Updated

Cambodia's prime minister cried as he lit candles and incense to mourn the hundreds of festival-goers who were trampled to death this week in a riverside stampede

Flags flew at half staff across the country and bars, karaoke parlors and nightclubs shut on the official day of mourning for the tragedy, in which at least 347 people were killed and hundreds more injured. A government investigation has found that thousands of revelers cramming a suspension bridge over the Bassac river Monday night panicked as it began to sway under their weight. Some shouted that the structure was going to collapse, the crowd pushed and heaved, setting off the stampede.

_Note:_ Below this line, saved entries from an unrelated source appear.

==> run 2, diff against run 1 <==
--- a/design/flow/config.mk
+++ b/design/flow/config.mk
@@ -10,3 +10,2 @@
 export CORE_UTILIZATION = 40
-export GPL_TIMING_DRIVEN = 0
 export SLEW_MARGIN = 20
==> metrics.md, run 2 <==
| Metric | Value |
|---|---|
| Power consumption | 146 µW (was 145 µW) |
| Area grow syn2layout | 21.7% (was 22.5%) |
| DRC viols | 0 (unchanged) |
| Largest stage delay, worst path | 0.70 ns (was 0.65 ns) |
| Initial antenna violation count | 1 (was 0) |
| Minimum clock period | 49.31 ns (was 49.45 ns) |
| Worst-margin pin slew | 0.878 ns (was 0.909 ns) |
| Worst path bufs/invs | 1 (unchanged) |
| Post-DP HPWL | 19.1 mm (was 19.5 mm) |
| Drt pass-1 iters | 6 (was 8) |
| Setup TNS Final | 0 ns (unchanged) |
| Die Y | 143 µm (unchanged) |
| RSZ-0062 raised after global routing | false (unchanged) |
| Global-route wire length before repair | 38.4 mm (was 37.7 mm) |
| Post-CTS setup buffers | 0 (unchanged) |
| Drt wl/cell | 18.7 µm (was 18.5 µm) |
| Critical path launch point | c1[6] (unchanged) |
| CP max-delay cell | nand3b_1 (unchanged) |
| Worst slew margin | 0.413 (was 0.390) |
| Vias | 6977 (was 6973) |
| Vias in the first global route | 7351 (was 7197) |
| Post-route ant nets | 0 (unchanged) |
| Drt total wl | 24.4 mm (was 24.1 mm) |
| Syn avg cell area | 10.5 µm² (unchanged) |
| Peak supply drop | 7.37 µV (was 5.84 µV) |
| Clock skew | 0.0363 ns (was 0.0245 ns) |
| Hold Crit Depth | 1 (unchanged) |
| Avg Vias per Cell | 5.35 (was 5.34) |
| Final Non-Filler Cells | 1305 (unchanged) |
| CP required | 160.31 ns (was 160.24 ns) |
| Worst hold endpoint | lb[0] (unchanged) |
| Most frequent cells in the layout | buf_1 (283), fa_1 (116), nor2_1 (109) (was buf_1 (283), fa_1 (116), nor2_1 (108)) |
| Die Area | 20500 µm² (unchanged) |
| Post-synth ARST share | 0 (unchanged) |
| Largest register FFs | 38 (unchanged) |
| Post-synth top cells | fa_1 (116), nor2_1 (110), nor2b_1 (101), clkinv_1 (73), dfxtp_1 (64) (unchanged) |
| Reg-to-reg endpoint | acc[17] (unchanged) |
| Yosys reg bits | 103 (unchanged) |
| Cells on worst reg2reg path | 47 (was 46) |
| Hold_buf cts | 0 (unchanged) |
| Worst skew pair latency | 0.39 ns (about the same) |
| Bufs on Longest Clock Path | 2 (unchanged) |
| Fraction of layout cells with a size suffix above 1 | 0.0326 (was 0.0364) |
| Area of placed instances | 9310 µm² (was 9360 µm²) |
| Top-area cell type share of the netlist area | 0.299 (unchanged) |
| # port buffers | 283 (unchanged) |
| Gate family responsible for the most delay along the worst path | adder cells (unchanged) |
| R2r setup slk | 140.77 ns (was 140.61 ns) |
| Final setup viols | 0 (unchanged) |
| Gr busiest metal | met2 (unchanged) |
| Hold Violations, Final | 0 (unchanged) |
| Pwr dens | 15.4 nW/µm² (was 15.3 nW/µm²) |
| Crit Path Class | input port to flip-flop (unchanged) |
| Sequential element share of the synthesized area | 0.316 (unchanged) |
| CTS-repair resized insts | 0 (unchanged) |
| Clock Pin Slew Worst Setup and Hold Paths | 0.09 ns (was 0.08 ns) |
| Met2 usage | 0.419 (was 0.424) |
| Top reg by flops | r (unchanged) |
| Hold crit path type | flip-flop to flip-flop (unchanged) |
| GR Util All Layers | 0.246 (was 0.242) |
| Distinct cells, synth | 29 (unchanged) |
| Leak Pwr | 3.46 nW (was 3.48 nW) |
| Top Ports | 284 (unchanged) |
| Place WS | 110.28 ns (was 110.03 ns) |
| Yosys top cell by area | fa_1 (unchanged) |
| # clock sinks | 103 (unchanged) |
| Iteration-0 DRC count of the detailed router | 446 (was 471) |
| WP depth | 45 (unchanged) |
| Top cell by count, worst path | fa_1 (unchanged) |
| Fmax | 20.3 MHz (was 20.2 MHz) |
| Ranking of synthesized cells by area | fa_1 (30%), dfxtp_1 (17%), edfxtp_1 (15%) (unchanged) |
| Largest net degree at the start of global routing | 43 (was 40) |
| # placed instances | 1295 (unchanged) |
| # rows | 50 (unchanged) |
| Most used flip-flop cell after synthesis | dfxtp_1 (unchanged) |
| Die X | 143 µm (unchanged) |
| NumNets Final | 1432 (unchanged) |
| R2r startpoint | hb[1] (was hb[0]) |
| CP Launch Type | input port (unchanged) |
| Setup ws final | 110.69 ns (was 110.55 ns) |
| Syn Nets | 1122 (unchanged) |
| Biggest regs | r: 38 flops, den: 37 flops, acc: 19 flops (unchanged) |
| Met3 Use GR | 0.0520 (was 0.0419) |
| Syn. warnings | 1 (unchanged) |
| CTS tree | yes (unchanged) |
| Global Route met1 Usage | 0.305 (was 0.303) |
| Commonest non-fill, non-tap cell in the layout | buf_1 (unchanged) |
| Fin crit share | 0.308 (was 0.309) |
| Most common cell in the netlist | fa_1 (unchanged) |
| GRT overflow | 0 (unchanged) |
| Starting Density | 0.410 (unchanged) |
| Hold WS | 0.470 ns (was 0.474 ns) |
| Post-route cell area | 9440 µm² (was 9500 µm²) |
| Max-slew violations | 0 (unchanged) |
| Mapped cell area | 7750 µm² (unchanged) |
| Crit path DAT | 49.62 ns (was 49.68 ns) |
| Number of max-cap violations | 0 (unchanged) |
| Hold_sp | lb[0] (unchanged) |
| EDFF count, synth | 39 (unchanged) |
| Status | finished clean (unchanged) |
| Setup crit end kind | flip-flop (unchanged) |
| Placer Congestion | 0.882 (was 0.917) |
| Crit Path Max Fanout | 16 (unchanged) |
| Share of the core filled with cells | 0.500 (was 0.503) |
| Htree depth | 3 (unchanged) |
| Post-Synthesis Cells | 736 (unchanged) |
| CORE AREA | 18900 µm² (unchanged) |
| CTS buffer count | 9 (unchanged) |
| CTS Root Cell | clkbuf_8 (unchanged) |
This design comes from an exercise in tuning for small area, a short achievable clock period and few clock cycles per item on the open sky130 flow, not from production work. In this exercise RTL edits were held to simulation tests only and were not proved equivalent to the original.

## flow/design.v (module list and top-level ports; edited modules follow where they fit)
// module jet_sample: 29511 lines
module jet_sample (
    input  wire        clk,
    input  wire        rst,
    input  wire        in_valid,
    output wire        in_ready,
    input  wire [39:0] tap0,
    input  wire [39:0] tap1,
    input  wire [39:0] tap2,
    input  wire [39:0] tap3,
    input  wire [7:0]  fx,
    input  wire [7:0]  fy,
    input  wire [3:0]  outside,       
    input  wire        edge_clamp,    
    input  wire [1:0]  matrix,        
    input  wire        range_full,    
    input  wire [1:0]  alpha_mode,    
    input  wire        occ_opaque,    
    input  wire [10:0] plane_alpha,   
    output reg         out_valid,
    output reg  [9:0]  r_code,
    output reg  [9:0]  g_code,
    output reg  [9:0]  b_code,
    output reg  [19:0] alpha_p        
);
  // ...
==> flow/flow/run.sh <==
#!/bin/bash
# Layout flow: the standard layout (standard.sh) with these changes.
#  - Yosys's synth runs with -noabc, so full adders are extracted from the
#    RTL's own adder structure before any ABC pass (fewer inverters); the
#    registers and the rest of synthesis are as in the standard flow.
#  - repair_timing aims for 21 ns of setup slack on the design's 28 ns
#    clock, i.e. it works on every path longer than 7 ns.
#  - every input and output port still gets its own buffer, but a
#    sky130_fd_sc_hd__buf_1 instead of a delay buffer; repair resizes the
#    ones on critical paths.
#  - pin placement constraints (flow/io.tcl): inputs on the left edge,
#    outputs on the right edge, clock in the middle of the bottom edge.
# The clock period, SDC and every other setting are the design's.
set -euo pipefail
bash standard.sh SYNTH_ARGS=-noabc SETUP_SLACK_MARGIN=21 \
  "BUFFER_PORTS_ARGS=-buffer_cell sky130_fd_sc_hd__buf_1" \
  "IO_CONSTRAINTS=$PWD/flow/io.tcl" finish > standard.log 2>&1
==> flow/flow/io.tcl <==
# Pin placement: the design is a pipeline, so its data inputs go on the left
# edge and its outputs on the right edge, with the clock in the middle of the
# bottom edge, where the clock tree can reach every register in fewer steps.
set data_in {}
set data_out {}
foreach p [get_ports *] {
  set n [get_name $p]
  if { $n == "clk" } { continue }
  if { [get_property $p direction] == "input" } {
    lappend data_in $n
  } else {
    lappend data_out $n
  }
}
set_io_pin_constraint -pin_names {clk} -region bottom:230-245
set_io_pin_constraint -pin_names $data_in -region left:*
set_io_pin_constraint -pin_names $data_out -region right:*
==> flow/standard.sh <==
#!/bin/bash
# synth_recipe.tcl (not shown) runs the flow's synth.tcl, then flattens the netlist and writes it again
# the make line also repeats each setting of config.mk as NAME=value (left out here)
make -C /OpenROAD-flow-scripts/flow DESIGN_CONFIG=/design/flow/config.mk WORK_HOME=/design/flow/orfs CLKGATE_MAP_FILE= SYNTH_SCRIPT=/design/flow/synth_recipe.tcl "${@:-finish}"
==> flow/config.mk <==
export PLATFORM = sky130hd
export DESIGN_NAME = jet_sample
export DESIGN_NICKNAME = jet_sample
export VERILOG_FILES = /design/flow/design.v
export SDC_FILE = /design/flow/constraint.sdc
export NUM_CORES = 4
export LEC_CHECK = 0
export ABC_AREA = 1
export CAP_MARGIN = 20
export CORE_MARGIN = 2
export CORE_UTILIZATION = 50
export SLEW_MARGIN = 20
==> flow/constraint.sdc <==
create_clock -name core_clock -period 28.0 [get_ports {clk}]
set_input_delay 5.6000 -clock core_clock [delete_from_list [all_inputs] [get_ports {clk}]]
set_output_delay 5.6000 -clock core_clock [all_outputs]
set_load 0.01 [all_outputs]
==> metrics.cfg, run 1 <==
[outcome]
outcome=timing/DRC/antenna clean

[cts]
cts_buffers=83
cts_tree=yes
cts_hold_buf=0
cts_setup_buffers=5

[cells_and_area]
areaGrowthSynthToFinish_pct=8.58
final-clk-cell-share=0.0268
final_nets=13100
instances_no_fill=13100
utilization=0.545
seq_cells=724
top_regs=dg_3 (54), py_3 (41)
drive_gt1_frac=0.0762

[route]
drt_first_pass_iters=7
route.detailed.drc=0
ant_nets=0
wl_met3_mm=32.3

[sta]
hold-worst-slack_ns=0.300
rsz0062_at_grt=yes
finalSetupViolations=0
period_minus_slack_ns=6.94

[setup_path]
crit_chain=buf_1
reg2reg_depth=24
setup.worst_path.start_class=register
r2r_end=g_code[2]
endpoint_kind=output pin

[worst_hold_path]
hp-class=register to register
min_from=cbb[14]

[synthesis]
synth_fa_ha_area_frac=0.445
synth_cell_type_count=60
ys_warn_count=1
ys_top_cells_by_area=fa_1 (35%), dfxtp_1 (15%), xor2_1 (14%)
synth_flop_cell=dfxtp_1
synthCells=10400
synth_edf_count=0
synth_top_family_by_area=adder cells

[global_route]
use_met2=0.494
grt-busiest-layer=met2
antenna_found_initial=16

[floorplanning]
rows=163
coreArea_um2=197000

Testbench counts, summed over its fixed seeds: cycles 16,040, samples 16,000.
==> run 2, diff against run 1 <==
--- a/flow/flow/run.sh
+++ b/flow/flow/run.sh
@@ -11,7 +11,10 @@
 #  - pin placement constraints (flow/io.tcl): inputs on the left edge,
 #    outputs on the right edge, clock in the middle of the bottom edge.
+#  - clock tree synthesis with the standard arguments but no dummy loads.
 # The clock period, SDC and every other setting are the design's.
 set -euo pipefail
 bash standard.sh SYNTH_ARGS=-noabc SETUP_SLACK_MARGIN=21 \
   "BUFFER_PORTS_ARGS=-buffer_cell sky130_fd_sc_hd__buf_1" \
-  "IO_CONSTRAINTS=$PWD/flow/io.tcl" finish > standard.log 2>&1
+  "IO_CONSTRAINTS=$PWD/flow/io.tcl" \
+  "CTS_ARGS=-sink_clustering_enable -repair_clock_nets -dont_use_dummy_load" \
+  finish > standard.log 2>&1
==> run 2 against run 1 <==
Still clean on timing, DRC and antenna. Hold slack got worse by 0.0021 ns. Non-clock buffer count fell by 7. Setup slack got worse by 0.027 ns. Sequential cell count did not move. Register-to-register slack barely moved. Core utilization fell by 0.46 points. Critical endpoint is now g_code[1]. Highest routed layer unchanged.
==> metrics.cfg, run 2 <==
[outcome]
outcome=timing/DRC/antenna clean

[sta]
tightestPinTransition_ns=1.14
relSlewSlack=0.235
max_freq_mhz=144
finalSetupViolations=0  ; unchanged
period_minus_slack_ns=6.97  ; +0.0270 ns
tns_ns=0
slew_viol_final=0
hold_viol=0
hold-worst-slack_ns=0.298  ; -0.00209 ns
worst_clock_skew_ns=0.0726
min_period_over_period=0.249
rsz0062_at_grt=yes

[floorplanning]
dieArea_um2=201000
ioPinCount=253
coreArea_um2=197000  ; unchanged
start_util=0.502
rows=163  ; unchanged
die-height_um=448
fp.dieW_um=448

[setup_path]
worstPathMaxFanout=1
cp.arrival_ns=1.37
crit_chain=buf_1
setup.worst_path.start_class=register
worst_path_max_delay_cell=dfxtp_1
worst_path_largest_cell_delay_ns=0.48
endpoint_kind=output pin
cp_num_buf_inv=1
critPathRequiredTime_ns=22.40
crit_family=flip-flops
path_class=register to output pin

[global_route]
grt_max_degree=108
grt_pass1_wl_mm=495
antenna_found_initial=14  ; -2
overflow=0
grtUsageTotal=0.326
grt_pass1_vias=78500

[route]
ant_nets=0  ; unchanged
route.detailed.drc=0  ; unchanged
vias_per_cell=5.88
vias=76700
drt_first_pass_iters=6  ; -1
drt-initial-drc-count=7273
routed_wirelength_mm=329
wl_per_cell_um=25.3

[synthesis]
syn_avg_cell_area_um2=9.47
synth_seq_cells=724
ys_warn_count=1  ; unchanged
synthCells=10400  ; unchanged
synthTopCellsByCount=fa_1 (1,708), xor2_1 (1,616), inv_1 (1,189)
yosysMostFrequentCell=fa_1
synth_cell_type_count=60  ; unchanged
ys_top_cells_by_area=fa_1 (35%), dfxtp_1 (15%), xor2_1 (14%)
synth_area_um2=98800
synth_edf_count=0  ; unchanged
ys_async_sr_fraction=0
ys_seq_area_frac=0.147
synth_flop_cell=dfxtp_1
synth_top_cell_area_share=0.346
synth_top_cell_by_area=fa_1
synth.net_count=13100

[cells_and_area]
final_common_cell=fa_1
drive_gt1_frac=0.0684  ; -0.00783
areaGrowthSynthToFinish_pct=7.66
final_nets=13100  ; -0.053%
top_regs=dg_3 (54), py_3 (41)
fill_cells=18000
layout_common_cells=fa_1 (1,639), xor2_1 (1,578), inv_1 (1,176)
largest_register_ffs=54
regMostFlops=dg_3
final_cell_area_um2=106000

[cts]
clk-insertion-delay-late_ns=0.72
cts_hold_buf=0  ; unchanged
root_buffer=clkbuf_16
path_clk_slew_ns=0.07
cts_buffers=83  ; unchanged
cts_tree=yes
cts.sinks=724
clockBufferDepth=3
htreeDepth=3

[placement]
portBuffers=251
placed_area_um2=102000
place_congestion=1.06
post-dp-hpwl_mm=249

[worst_hold_path]
hp-class=register to register

[flow_run]
drv_cap=0

## run 2: cell type report
type | count | area, um^2 | area share
Multi-Input combinational cell | 7794 | 78200 | 0.735
Inverter | 1268 | 4910 | 0.0462
Timing Repair inverter | 1 | 7.51 | 0.0000706
Clock buffer | 83 | 2080 | 0.0195
Tap cell | 2640 | 3300 | 0.0311
Antenna cell | 3 | 7.51 | 0.0000706
Sequential cell | 724 | 14600 | 0.137
Timing Repair Buffer | 525 | 3300 | 0.0310
## run 2: path summary, 6_finish.rpt
check / from / end / slack (ns) / depth (start not counted)
hold / removal: cbb[12] / cbb_3[12] / 0.30 / 0
setup reg to reg: dg_3[17] / r_code[1] / 21.09 / 22
hold reg to reg: cbb[12] / cbb_3[12] / 0.30 / 0
setup / recovery: g_code[1] / g_code[1] / 21.03 / 1
## run 2: timing repair
action,4_1_cts,5_1_grt
setup buffers,5,106
endpoints found under the setup margin,37,50
gates cloned,0,2
hold endpoints to repair,0,0
pin swaps,10,79
gates resized for setup,102,259
## run 2: through the flow
stage / worst slack [ns] / std cells / util
finish: 21.03 / 13000 / 0.540
detailed placement: 20.01 / 12800 / 0.517
global placement: 20.12 / 12800 / 0.517
CTS: 21.01 / 12900 / 0.530
floorplan: 21.40 / 10400 / -
global route: 20.90 / 13000 / 0.540
## run 2: routing by layer
layer  track usage  part of all wire  vias to the layer above
li1              -                 -                    33600
met1         0.435              0.40                    38000
met2         0.491              0.43                     4137
met3        0.0667             0.095                      913
met4         0.192             0.073                        6
met5             0           0.00024                        -
## run 2: kinds of logic (layout without fill, tap and decap cells)
| kind of cell | after synthesis | in the layout | synth area share |
|---|---|---|---|
| adders and majority gates | 2488 | 2488 | 0.445 |
| buffers and inverters | 1913 | 1877 | 0.0733 |
| AOI/OAI and AO/OA | 1833 | 1833 | 0.111 |
| and+or+nand+nor | 1786 | 1786 | 0.0741 |
| xor gates and xnor gates | 1680 | 1680 | 0.150 |
| DFF | 724 | 724 | 0.147 |
| muxes | 6 | 6 | 0.000633 |
| other | 1 | 4 | 0.0000380 |

## re-timing with driven ports
How much do the figures lean on ideal ports? The routed layouts below were timed once more, with nothing changed but the port constraints. Step 1 (the two cells are an assumption about what drives the block):
set clk [get_ports {clk}]
set_driving_cell -lib_cell sky130_fd_sc_hd__clkbuf_16 $clk
set_driving_cell -lib_cell sky130_fd_sc_hd__buf_2 [delete_from_list [all_inputs] $clk]
Step 2 adds t to the input delays and takes it off the output delays; t is the mean of the earliest and latest rising clock arrival at the registers after step 1. Input paths then give back, and output paths get back, about the clock's delay inside the block. Slacks: ideal ports / drivers / drivers and shift; pairs: ideal ports / drivers.
run	t (ns)	setup WS [ns]	worst setup path after step 2	worst slew at a driven data input, ns
run 1	0.780	21.060 / 20.998 / 21.103	register to register	0.04
run 2	0.748	21.033 / 20.971 / 21.091	register to register	0.04
After both steps every run listed still meets setup and hold.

"People became panicked when they saw other people fall down, and they started running when they heard cries that the bridge was going to collapse," city police chief Touch Naroth told AP Television News on Wednesday.

Om Yentieng, a member of the government's investigating committee, said there were no signs that any of the dead had been electrocuted as some earlier reports suggested.

The committee is expected to release its final report next week, said Om Yentieng.

There has been confusion over the death toll. The latest official casualty tally was 347 dead and 395 injured, down from earlier official figures.

Om Yentieng said earlier casualty figures were not correct due to overlapping of counts by various institutions.

Prime Minister Hun Sen has described the stampede as the biggest tragedy since the communist Khmer Rouge's reign of terror, which killed an estimated 1.7 million people in the late 1970s.

The stampede happened during celebrations of a three-day holiday marking the end of the monsoon season, when as many as 2 million people are believed to have come to the capital. As festivities wrapped up Monday night, tens of thousands flocked to a free concert on an island in the Bassac River.